Habiendo obtenido el control de ambas cámaras del Congreso, los demócratas están en buenas condiciones para aprovechar la ventaja obtenida en estas elecciones. Por lo pronto, no tendrán obstáculos procesales para organizar el gobierno y poner en marcha sus principales políticas. Sin embargo, ello no implica que no tengan que enfrentar sus propias contradicciones internas, de hecho, más profundas y abarcadoras que las de los republicanos.

El principal factor de unidad de los demócratas en estas elecciones fue Donald Trump. Es de esperar entonces que pronto saldrán a flote las divisiones resultantes no solo de problemáticas generacionales, raciales o de género, sino también ideológicas y clasistas. Igual que Trump fue el catalizador de un movimiento antisistema desde la derecha, Bernie Sanders y otros políticos progresistas demócratas lo han sido desde la izquierda, con un impacto tremendo en la articulación del consenso dentro de ese partido.

Aunque distorsionado y exagerado por la derecha, no es inadecuado reconocer que una corriente socialista, entendida como una especie de socialdemocracia, bastante ajena a la tradición política norteamericana, estuvo presente en las elecciones y abarca a importantes sectores demócratas, especialmente dentro de la juventud. Satisfacer los reclamos de esta tendencia, decisiva en las aspiraciones electorales demócratas, constituye un problema mayor para el establishment tradicional de ese partido y un reto para el gobierno de Joe Biden.
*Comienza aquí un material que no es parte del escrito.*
## src/acs_seq_defs.svh

```systemverilog
`ifndef ACS_SEQ_DEFS_SVH
`define ACS_SEQ_DEFS_SVH

// Register byte offsets on the Wishbone slave
`define ACS_OFS_CTRL 8'h00
`define ACS_OFS_SHADOW 8'h04
`define ACS_OFS_STATUS 8'h08

// Control register fields
`define ACS_CTRL_ADDR_LSB 0
`define ACS_CTRL_ADDR_MSB 2
`define ACS_CTRL_SHADOW_ENABLE_BIT 3
`define ACS_CTRL_SEQ_BIT 4
`define ACS_CTRL_CFGLO_BIT 5
`define ACS_CTRL_CFGHI_BIT 6
`define ACS_CTRL_REF_BIT 7

// Status register fields
`define ACS_STAT_CHAN_LSB 0
`define ACS_STAT_RUN_BIT 3
`define ACS_STAT_MODE_LSB 4
`define ACS_STAT_REF_BIT 6

// Reset values
`define ACS_CTRL_RESET 8'h00
`define ACS_SHADOW_RESET 8'h00
`define ACS_CHAN_RESET 3'h0

`endif

```

## src/acs_pkg.sv

```systemverilog
`default_nettype none

package acs_pkg;

  typedef enum logic [2:0]
  {
    ACS_DIRECT = 3'b001,
    ACS_PROG = 3'b010,
    ACS_CONSEC = 3'b100
  } acs_seq_state_t;

  // Encoded as {input_config_bit_high, input_config_bit_low}
  typedef enum logic [1:0]
  {
    ACS_SINGLE = 2'b00,
    ACS_PSEUDO_PAIRS = 2'b01,
    ACS_FULL_DIFF = 2'b10,
    ACS_PSEUDO_COMMON = 2'b11
  } acs_in_cfg_t;

endpackage : acs_pkg

`default_nettype wire

```

## src/acs_reg_if.sv

```systemverilog
`timescale 1ns/1ns
`default_nettype none

interface acs_reg_if;
  logic ctrlWrite;
  logic shadowWrite;
  logic [7:0] ctrlWord;
  logic [7:0] shadowMask;
  logic [7:0] statusWord;

  modport regs
  (
    output ctrlWrite,
    output shadowWrite,
    output ctrlWord,
    output shadowMask,
    input statusWord
  );

  modport core
  (
    input ctrlWrite,
    input shadowWrite,
    input ctrlWord,
    input shadowMask,
    output statusWord
  );
endinterface : acs_reg_if

`default_nettype wire

```

## src/acs_wb_regs.sv

```systemverilog
`timescale 1ns/1ns
`default_nettype none
`include "acs_seq_defs.svh"

module acs_wb_regs
  import acs_pkg::*;
(
  // Clock, reset, enable
  input wire logic mclk,
  input wire logic rst_n,
  input wire logic ce,
  // Wishbone slave
  input wire logic wb_cyc_i,
  input wire logic wb_stb_i,
  input wire logic wb_we_i,
  input wire logic [7:0] wb_adr_i,
  input wire logic [3:0] wb_sel_i,
  input wire logic [31:0] wb_dat_i,
  output logic [31:0] wb_dat_o,
  output logic wb_ack_o,
  // Toward the sequencer core
  acs_reg_if.regs rif
);

  logic take;
  logic wrLane0;

  // One request per ack; ack drops the cycle after it rose
  assign take = wb_cyc_i & wb_stb_i & ~wb_ack_o;
  assign wrLane0 = take & wb_we_i & wb_sel_i[0];

  ////////////////////////////////////////////////////////////////////////
  always_ff @(posedge mclk or negedge rst_n)
  begin
    if (!rst_n)
      wb_ack_o <= 1'b0;
    else if (ce)
      wb_ack_o <= take;
  end

  always_ff @(posedge mclk or negedge rst_n)
  begin
    if (!rst_n)
    begin
      rif.ctrlWord <= `ACS_CTRL_RESET;
      rif.ctrlWrite <= 1'b0;
    end
    else if (ce)
    begin
      rif.ctrlWrite <= wrLane0 && wb_adr_i == `ACS_OFS_CTRL;
      if (wrLane0 && wb_adr_i == `ACS_OFS_CTRL)
        rif.ctrlWord <= wb_dat_i[7:0];
    end
  end

  // Whole mask lands in one write, no byte pairing
  always_ff @(posedge mclk or negedge rst_n)
  begin
    if (!rst_n)
    begin
      rif.shadowMask <= `ACS_SHADOW_RESET;
      rif.shadowWrite <= 1'b0;
    end
    else if (ce)
    begin
      rif.shadowWrite <= wrLane0 && wb_adr_i == `ACS_OFS_SHADOW;
      if (wrLane0 && wb_adr_i == `ACS_OFS_SHADOW)
        rif.shadowMask <= wb_dat_i[7:0];
    end
  end

  // Unmapped addresses still ack, reading zero
  always_ff @(posedge mclk or negedge rst_n)
  begin
    if (!rst_n)
      wb_dat_o <= 32'h00000000;
    else if (ce && take && !wb_we_i)
    begin
      case (wb_adr_i)
        `ACS_OFS_CTRL: wb_dat_o <= {24'h000000, rif.ctrlWord};
        `ACS_OFS_SHADOW: wb_dat_o <= {24'h000000, rif.shadowMask};
        `ACS_OFS_STATUS: wb_dat_o <= {24'h000000, rif.statusWord};
        default: wb_dat_o <= 32'h00000000;
      endcase
    end
  end

endmodule : acs_wb_regs

`default_nettype wire

```

## src/acs_chan_step.sv

```systemverilog
`timescale 1ns/1ns
`default_nettype none

module acs_chan_step
  import acs_pkg::*;
#(
  parameter int NumChan = 8,
  parameter int ChanW = 3
)
(
  // Selection mask and current pointer
  input wire logic [NumChan-1:0] mask,
  input wire logic [ChanW-1:0] cur,
  // Results
  output logic [ChanW-1:0] lowest,
  output logic [ChanW-1:0] nextSel,
  output logic anySel
);

  logic foundNext;

  // Descending scan: the last hit is the smallest qualifying index
  always_comb
  begin
    lowest = '0;
    nextSel = '0;
    foundNext = 1'b0;
    for (int i = NumChan - 1; i >= 0; i--)
    begin
      if (mask[i])
        lowest = ChanW'(i);
      if (mask[i] && i > int'(cur))
      begin
        nextSel = ChanW'(i);
        foundNext = 1'b1;
      end
    end
    if (!foundNext)
      nextSel = lowest;
    anySel = |mask;
  end

endmodule : acs_chan_step

`default_nettype wire

```

## src/acs_channel_sequencer.sv

```systemverilog
// Added by the designer: the Wishbone register port and the address map.
`timescale 1ns/1ns
`default_nettype none
`include "acs_seq_defs.svh"

module acs_channel_sequencer
  import acs_pkg::*;
(
  // Clock, reset, enable
  input wire logic mclk,
  input wire logic rst_n,
  input wire logic ce,
  // Wishbone slave
  input wire logic wb_cyc_i,
  input wire logic wb_stb_i,
  input wire logic wb_we_i,
  input wire logic [7:0] wb_adr_i,
  input wire logic [3:0] wb_sel_i,
  input wire logic [31:0] wb_dat_i,
  output logic [31:0] wb_dat_o,
  output logic wb_ack_o,
  // Converter handshake
  input wire logic convDone,
  // Multiplexer and front-end control
  output logic [2:0] muxChannel,
  output acs_in_cfg_t inputMode,
  output logic diffPair,
  output logic commonNegIn,
  output logic refInternal,
  output logic seqActive
);

  acs_reg_if rif();

  acs_seq_state_t seqState_reg;
  logic [2:0] muxChannel_reg;
  logic [2:0] seqEnd_reg;
  acs_in_cfg_t inputMode_reg;
  logic diffPair_reg;
  logic commonNegIn_reg;
  logic refInternal_reg;
  logic seqActive_reg;
  logic seqActive_next;

  logic [2:0] addrField;
  logic [1:0] seqBits;
  logic ctrlLoad;
  logic [2:0] lowestSel;
  logic [2:0] nextSel;
  logic anySel;

  ////////////////////////////////////////////////////////////////////////
  acs_wb_regs u_regs
  (
    .mclk(mclk),
    .rst_n(rst_n),
    .ce(ce),
    .wb_cyc_i(wb_cyc_i),
    .wb_stb_i(wb_stb_i),
    .wb_we_i(wb_we_i),
    .wb_adr_i(wb_adr_i),
    .wb_sel_i(wb_sel_i),
    .wb_dat_i(wb_dat_i),
    .wb_dat_o(wb_dat_o),
    .wb_ack_o(wb_ack_o),
    .rif(rif)
  );

  acs_chan_step #(.NumChan(8), .ChanW(3)) u_step
  (
    .mask(rif.shadowMask),
    .cur(muxChannel_reg),
    .lowest(lowestSel),
    .nextSel(nextSel),
    .anySel(anySel)
  );

  ////////////////////////////////////////////////////////////////////////
  assign addrField = rif.ctrlWord[`ACS_CTRL_ADDR_MSB:`ACS_CTRL_ADDR_LSB];
  assign seqBits = {rif.ctrlWord[`ACS_CTRL_SEQ_BIT],
                    rif.ctrlWord[`ACS_CTRL_SHADOW_ENABLE_BIT]};
  // The keep-running combination never reloads the pointer
  assign ctrlLoad = rif.ctrlWrite && seqBits != 2'b10;

  assign rif.statusWord = {1'b0, refInternal_reg, inputMode_reg,
                           seqActive_reg, muxChannel_reg};

  assign muxChannel = muxChannel_reg;
  assign inputMode = inputMode_reg;
  assign diffPair = diffPair_reg;
  assign commonNegIn = commonNegIn_reg;
  assign refInternal = refInternal_reg;
  assign seqActive = seqActive_reg;

  ////////////////////////////////////////////////////////////////////////
  // Mode selection
  always_ff @(posedge mclk or negedge rst_n)
  begin
    if (!rst_n)
      seqState_reg <= ACS_DIRECT;
    else if (ce && rif.ctrlWrite)
    begin
      case (seqBits)
        2'b00: seqState_reg <= ACS_DIRECT;
        2'b01: seqState_reg <= ACS_PROG;
        2'b11: seqState_reg <= ACS_CONSEC;
        default: seqState_reg <= seqState_reg;
      endcase
    end
  end

  // Channel pointer; a load wins over an advance in the same cycle
  always_ff @(posedge mclk or negedge rst_n)
  begin
    if (!rst_n)
    begin
      muxChannel_reg <= `ACS_CHAN_RESET;
      seqEnd_reg <= `ACS_CHAN_RESET;
    end
    else if (ce)
    begin
      if (ctrlLoad)
      begin
        case (seqBits)
          2'b00: muxChannel_reg <= addrField;
          2'b01: muxChannel_reg <= lowestSel;
          default:
          begin
            muxChannel_reg <= 3'h0;
            seqEnd_reg <= addrField;
          end
        endcase
      end
      else if (rif.shadowWrite && seqState_reg == ACS_PROG)
        muxChannel_reg <= lowestSel;
      else if (convDone)
      begin
        // No register traffic needed to keep stepping
        case (seqState_reg)
          ACS_PROG:
            if (anySel)
              muxChannel_reg <= nextSel;
          ACS_CONSEC:
            if (muxChannel_reg == seqEnd_reg)
              muxChannel_reg <= 3'h0;
            else
              muxChannel_reg <= muxChannel_reg + 3'h1;
          default:
            muxChannel_reg <= muxChannel_reg;
        endcase
      end
    end
  end

  // Shadow mask plays no part in the consecutive run
  always_comb
  begin
    case (seqState_reg)
      ACS_PROG: seqActive_next = anySel;
      ACS_CONSEC: seqActive_next = 1'b1;
      default: seqActive_next = 1'b0;
    endcase
  end

  always_ff @(posedge mclk or negedge rst_n)
  begin
    if (!rst_n)
      seqActive_reg <= 1'b0;
    else if (ce)
      seqActive_reg <= seqActive_next;
  end

  // Input configuration and reference, applied on every control write
  always_ff @(posedge mclk or negedge rst_n)
  begin
    if (!rst_n)
    begin
      inputMode_reg <= ACS_SINGLE;
      diffPair_reg <= 1'b0;
      commonNegIn_reg <= 1'b0;
      refInternal_reg <= 1'b0;
    end
    else if (ce && rif.ctrlWrite)
    begin
      refInternal_reg <= rif.ctrlWord[`ACS_CTRL_REF_BIT];
      case ({rif.ctrlWord[`ACS_CTRL_CFGHI_BIT],
             rif.ctrlWord[`ACS_CTRL_CFGLO_BIT]})
        2'b01:
        begin
          inputMode_reg <= ACS_PSEUDO_PAIRS;
          diffPair_reg <= 1'b1;
          commonNegIn_reg <= 1'b0;
        end
        2'b10:
        begin
          inputMode_reg <= ACS_FULL_DIFF;
          diffPair_reg <= 1'b1;
          commonNegIn_reg <= 1'b0;
        end
        2'b11:
        begin
          inputMode_reg <= ACS_PSEUDO_COMMON;
          diffPair_reg <= 1'b0;
          commonNegIn_reg <= 1'b1;
        end
        default:
        begin
          inputMode_reg <= ACS_SINGLE;
          diffPair_reg <= 1'b0;
          commonNegIn_reg <= 1'b0;
        end
      endcase
    end
  end
endmodule : acs_channel_sequencer

`default_nettype wire

```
El asalto al Capitolio fue la última de las agresiones de Donald Trump a las tradiciones que sustentan el imaginario político estadounidense, pero los perpetradores, con todo lo estrambóticos que lucen, no fueron marcianos, sino representativos de sectores presentes a todo lo largo de la historia norteamericana. En esta ocasión, la insatisfacción y la ira explotó por los supremacistas blancos, pero podía haber tenido otro color y otros sus reclamos, en cuyo caso, con seguridad, los muertos hubieran sido más de cinco.